▶ _WHAT IS BEING ASKED_: Nothing but the lines from the one with "antennaDiodeCount = 0" down to the one with "status = completed" should be returned, exactly and with both ends included, from the material below.
'''
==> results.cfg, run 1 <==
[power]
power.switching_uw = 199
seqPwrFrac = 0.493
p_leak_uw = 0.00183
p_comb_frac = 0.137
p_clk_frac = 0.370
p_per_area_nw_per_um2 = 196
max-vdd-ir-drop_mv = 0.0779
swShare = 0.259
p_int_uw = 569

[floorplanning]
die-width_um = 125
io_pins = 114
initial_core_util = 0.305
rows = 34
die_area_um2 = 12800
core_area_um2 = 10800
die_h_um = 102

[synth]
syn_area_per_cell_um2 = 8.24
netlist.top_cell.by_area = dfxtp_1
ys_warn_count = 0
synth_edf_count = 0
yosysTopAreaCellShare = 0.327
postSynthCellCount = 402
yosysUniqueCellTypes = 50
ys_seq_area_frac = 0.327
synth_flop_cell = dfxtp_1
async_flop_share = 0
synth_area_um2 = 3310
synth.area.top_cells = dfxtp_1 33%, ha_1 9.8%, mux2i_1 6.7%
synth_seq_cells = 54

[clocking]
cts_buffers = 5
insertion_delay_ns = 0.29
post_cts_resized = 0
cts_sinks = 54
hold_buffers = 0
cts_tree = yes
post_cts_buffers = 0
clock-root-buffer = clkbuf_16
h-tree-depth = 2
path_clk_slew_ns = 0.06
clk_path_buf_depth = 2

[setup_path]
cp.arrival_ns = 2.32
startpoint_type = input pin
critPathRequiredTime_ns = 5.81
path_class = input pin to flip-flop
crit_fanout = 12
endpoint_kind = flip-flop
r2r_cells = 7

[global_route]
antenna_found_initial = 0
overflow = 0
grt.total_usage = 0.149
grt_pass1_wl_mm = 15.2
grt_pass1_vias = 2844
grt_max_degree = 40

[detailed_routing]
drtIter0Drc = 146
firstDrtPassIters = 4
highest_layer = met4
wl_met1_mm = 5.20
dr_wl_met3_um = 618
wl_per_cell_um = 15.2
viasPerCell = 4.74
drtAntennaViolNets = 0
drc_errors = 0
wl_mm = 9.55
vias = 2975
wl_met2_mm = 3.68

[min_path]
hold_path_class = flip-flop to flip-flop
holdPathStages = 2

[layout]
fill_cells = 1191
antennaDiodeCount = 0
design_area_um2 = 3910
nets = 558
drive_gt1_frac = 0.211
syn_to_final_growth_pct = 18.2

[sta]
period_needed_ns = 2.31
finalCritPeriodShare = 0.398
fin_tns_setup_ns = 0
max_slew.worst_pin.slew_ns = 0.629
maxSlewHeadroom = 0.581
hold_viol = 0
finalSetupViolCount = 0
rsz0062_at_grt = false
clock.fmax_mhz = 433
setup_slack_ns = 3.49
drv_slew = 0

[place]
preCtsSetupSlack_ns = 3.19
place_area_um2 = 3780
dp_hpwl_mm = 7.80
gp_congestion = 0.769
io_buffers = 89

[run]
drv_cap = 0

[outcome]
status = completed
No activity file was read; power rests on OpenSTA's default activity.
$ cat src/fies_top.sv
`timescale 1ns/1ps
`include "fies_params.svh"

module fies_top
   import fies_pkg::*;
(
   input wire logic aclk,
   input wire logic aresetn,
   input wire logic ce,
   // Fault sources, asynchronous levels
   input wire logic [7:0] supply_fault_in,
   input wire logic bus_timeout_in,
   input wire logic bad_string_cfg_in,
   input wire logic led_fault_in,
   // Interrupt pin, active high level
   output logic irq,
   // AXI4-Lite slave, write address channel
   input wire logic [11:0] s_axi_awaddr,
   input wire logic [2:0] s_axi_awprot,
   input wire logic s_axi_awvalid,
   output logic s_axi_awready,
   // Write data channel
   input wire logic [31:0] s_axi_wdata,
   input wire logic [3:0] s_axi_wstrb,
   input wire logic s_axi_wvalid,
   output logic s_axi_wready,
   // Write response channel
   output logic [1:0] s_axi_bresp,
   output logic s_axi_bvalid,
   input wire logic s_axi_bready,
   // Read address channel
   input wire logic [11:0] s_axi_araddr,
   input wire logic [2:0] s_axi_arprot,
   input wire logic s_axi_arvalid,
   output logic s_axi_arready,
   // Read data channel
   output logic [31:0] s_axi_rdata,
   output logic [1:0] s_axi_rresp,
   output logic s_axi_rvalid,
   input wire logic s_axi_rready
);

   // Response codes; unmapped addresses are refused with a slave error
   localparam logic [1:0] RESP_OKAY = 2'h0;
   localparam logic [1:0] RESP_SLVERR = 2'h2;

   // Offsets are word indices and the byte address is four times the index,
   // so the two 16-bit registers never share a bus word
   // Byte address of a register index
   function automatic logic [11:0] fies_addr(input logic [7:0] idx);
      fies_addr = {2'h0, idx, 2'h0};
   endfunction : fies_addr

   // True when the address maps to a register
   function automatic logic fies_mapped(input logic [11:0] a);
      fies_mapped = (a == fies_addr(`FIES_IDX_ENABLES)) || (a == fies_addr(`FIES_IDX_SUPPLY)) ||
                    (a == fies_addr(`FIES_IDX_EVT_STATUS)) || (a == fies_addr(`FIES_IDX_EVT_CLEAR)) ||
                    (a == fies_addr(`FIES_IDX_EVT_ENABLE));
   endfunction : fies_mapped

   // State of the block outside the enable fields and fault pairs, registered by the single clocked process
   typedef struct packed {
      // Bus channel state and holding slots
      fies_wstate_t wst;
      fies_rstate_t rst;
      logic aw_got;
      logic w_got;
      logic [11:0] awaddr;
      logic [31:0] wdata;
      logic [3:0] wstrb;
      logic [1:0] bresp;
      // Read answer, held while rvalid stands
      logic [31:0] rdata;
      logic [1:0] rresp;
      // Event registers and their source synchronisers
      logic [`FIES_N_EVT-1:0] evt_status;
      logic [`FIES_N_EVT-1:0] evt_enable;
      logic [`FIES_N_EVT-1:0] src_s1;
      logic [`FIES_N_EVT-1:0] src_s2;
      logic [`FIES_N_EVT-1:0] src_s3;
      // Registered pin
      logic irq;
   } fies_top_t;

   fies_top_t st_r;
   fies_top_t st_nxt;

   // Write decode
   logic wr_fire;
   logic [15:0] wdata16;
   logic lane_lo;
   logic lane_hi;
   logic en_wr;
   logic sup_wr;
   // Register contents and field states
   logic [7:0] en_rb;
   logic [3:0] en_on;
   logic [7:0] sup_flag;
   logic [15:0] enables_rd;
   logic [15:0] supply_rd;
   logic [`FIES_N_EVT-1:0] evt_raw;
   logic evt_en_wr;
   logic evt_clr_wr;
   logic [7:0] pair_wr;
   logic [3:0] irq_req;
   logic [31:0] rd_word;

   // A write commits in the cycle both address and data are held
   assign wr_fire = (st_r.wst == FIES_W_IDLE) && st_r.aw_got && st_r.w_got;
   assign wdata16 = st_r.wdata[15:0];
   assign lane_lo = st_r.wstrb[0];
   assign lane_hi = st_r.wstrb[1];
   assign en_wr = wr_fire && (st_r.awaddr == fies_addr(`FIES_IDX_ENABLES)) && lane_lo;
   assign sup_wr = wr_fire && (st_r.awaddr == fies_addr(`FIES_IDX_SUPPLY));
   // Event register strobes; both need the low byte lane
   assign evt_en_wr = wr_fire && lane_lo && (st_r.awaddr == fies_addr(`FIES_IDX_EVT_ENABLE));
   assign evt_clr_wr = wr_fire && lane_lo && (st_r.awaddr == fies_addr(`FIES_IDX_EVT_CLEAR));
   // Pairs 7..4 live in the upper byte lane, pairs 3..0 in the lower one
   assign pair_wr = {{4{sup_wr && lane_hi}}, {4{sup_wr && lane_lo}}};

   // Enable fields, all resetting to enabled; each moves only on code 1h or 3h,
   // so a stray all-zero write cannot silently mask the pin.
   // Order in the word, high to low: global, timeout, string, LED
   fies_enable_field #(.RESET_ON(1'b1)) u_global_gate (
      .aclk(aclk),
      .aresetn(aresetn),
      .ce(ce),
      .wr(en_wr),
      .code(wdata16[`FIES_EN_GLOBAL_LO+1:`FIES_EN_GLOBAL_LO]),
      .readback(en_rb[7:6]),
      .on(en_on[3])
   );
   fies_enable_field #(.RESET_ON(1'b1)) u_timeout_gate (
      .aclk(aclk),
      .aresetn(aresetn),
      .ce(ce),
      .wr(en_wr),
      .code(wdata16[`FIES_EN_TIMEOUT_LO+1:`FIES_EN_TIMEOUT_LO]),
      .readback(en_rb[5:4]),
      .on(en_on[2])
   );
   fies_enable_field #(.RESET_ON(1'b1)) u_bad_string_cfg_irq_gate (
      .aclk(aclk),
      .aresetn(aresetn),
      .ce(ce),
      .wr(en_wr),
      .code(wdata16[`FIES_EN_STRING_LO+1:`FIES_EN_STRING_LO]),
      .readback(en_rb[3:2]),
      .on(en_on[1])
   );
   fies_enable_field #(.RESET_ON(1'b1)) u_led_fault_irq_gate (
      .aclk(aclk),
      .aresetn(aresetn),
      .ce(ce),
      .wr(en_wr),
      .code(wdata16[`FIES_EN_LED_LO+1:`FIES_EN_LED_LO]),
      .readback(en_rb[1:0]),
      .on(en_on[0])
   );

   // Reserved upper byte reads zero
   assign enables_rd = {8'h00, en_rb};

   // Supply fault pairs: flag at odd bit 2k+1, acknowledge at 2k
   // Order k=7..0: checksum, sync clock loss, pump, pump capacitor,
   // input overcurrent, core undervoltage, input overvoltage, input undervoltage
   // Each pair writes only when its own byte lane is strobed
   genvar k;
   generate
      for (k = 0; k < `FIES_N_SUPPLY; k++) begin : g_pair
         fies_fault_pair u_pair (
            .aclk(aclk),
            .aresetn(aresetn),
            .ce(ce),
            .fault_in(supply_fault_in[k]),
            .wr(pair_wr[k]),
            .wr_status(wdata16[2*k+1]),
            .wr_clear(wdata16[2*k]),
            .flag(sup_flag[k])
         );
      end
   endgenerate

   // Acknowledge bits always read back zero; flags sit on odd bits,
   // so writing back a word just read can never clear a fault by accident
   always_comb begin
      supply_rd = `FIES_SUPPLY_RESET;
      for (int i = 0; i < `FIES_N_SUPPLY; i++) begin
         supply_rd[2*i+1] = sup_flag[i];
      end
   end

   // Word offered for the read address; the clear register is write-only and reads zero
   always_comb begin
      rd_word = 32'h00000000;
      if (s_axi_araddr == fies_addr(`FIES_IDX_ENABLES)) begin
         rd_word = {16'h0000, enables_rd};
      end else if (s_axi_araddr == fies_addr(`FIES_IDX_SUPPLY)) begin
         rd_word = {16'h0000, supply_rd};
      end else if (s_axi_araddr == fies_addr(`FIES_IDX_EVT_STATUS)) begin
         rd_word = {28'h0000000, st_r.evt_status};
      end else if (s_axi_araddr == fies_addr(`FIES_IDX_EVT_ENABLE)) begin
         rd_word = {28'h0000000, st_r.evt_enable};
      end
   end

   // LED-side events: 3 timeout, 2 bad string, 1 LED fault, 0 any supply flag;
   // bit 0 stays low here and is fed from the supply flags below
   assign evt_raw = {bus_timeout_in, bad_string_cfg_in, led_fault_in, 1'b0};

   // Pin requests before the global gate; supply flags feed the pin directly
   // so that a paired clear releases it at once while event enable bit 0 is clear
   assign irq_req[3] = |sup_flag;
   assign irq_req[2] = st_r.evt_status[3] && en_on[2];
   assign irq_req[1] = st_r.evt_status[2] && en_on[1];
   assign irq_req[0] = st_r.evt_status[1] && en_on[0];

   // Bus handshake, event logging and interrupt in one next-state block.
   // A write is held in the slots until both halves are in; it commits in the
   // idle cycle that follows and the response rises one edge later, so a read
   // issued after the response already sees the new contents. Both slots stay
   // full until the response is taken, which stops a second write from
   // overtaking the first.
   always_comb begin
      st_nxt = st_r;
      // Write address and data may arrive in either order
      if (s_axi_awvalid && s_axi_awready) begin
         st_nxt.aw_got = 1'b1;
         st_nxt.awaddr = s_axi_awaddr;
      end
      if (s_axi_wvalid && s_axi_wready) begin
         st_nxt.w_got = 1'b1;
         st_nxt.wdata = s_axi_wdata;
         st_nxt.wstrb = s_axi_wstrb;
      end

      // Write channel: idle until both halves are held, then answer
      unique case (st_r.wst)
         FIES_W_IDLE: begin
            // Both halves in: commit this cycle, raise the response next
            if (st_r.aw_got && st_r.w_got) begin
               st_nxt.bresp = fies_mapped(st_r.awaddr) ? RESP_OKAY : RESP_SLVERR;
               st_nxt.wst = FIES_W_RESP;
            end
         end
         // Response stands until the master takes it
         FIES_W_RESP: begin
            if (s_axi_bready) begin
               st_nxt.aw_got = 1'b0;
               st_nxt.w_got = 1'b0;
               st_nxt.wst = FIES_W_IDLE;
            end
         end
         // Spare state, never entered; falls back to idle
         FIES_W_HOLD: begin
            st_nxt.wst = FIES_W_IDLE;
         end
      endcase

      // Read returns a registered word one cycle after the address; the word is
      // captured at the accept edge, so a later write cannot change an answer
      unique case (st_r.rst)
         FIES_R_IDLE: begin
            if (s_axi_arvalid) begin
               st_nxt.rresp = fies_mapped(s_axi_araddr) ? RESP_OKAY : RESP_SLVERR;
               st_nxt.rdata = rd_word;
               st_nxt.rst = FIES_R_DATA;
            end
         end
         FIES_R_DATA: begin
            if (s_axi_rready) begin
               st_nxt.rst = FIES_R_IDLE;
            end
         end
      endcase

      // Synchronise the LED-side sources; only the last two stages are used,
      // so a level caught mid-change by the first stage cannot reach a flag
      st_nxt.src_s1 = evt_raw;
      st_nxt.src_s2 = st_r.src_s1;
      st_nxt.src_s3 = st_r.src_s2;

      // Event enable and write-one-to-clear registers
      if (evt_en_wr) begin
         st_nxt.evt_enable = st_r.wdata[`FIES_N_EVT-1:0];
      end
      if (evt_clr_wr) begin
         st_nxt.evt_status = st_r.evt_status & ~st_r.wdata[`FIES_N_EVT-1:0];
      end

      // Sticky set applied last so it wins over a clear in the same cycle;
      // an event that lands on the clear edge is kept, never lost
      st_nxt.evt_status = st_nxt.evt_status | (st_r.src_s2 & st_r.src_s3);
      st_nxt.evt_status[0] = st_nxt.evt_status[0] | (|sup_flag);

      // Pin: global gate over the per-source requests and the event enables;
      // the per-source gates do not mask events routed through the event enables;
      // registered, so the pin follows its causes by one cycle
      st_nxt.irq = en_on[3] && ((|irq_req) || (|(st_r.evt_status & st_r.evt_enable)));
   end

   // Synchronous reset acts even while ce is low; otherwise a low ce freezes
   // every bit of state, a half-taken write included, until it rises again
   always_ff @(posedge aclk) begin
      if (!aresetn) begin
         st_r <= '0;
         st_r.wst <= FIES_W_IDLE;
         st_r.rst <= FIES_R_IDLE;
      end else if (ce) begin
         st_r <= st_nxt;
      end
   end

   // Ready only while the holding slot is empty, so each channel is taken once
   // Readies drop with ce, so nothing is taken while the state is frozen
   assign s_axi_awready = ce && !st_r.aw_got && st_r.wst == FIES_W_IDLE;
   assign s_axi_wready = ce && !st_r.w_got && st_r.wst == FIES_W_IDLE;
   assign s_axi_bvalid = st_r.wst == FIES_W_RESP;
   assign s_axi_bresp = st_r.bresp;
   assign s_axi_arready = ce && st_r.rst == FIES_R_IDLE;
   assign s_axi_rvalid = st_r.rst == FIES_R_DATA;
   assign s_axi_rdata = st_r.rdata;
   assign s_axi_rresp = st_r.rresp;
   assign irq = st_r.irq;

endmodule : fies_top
'''
▶ _YOUR SOLUTION_:
antennaDiodeCount = 0
design_area_um2 = 3910
nets = 558
drive_gt1_frac = 0.211
syn_to_final_growth_pct = 18.2

[sta]
period_needed_ns = 2.31
finalCritPeriodShare = 0.398
fin_tns_setup_ns = 0
max_slew.worst_pin.slew_ns = 0.629
maxSlewHeadroom = 0.581
hold_viol = 0
finalSetupViolCount = 0
rsz0062_at_grt = false
clock.fmax_mhz = 433
setup_slack_ns = 3.49
drv_slew = 0

[place]
preCtsSetupSlack_ns = 3.19
place_area_um2 = 3780
dp_hpwl_mm = 7.80
gp_congestion = 0.769
io_buffers = 89

[run]
drv_cap = 0

[outcome]
status = completed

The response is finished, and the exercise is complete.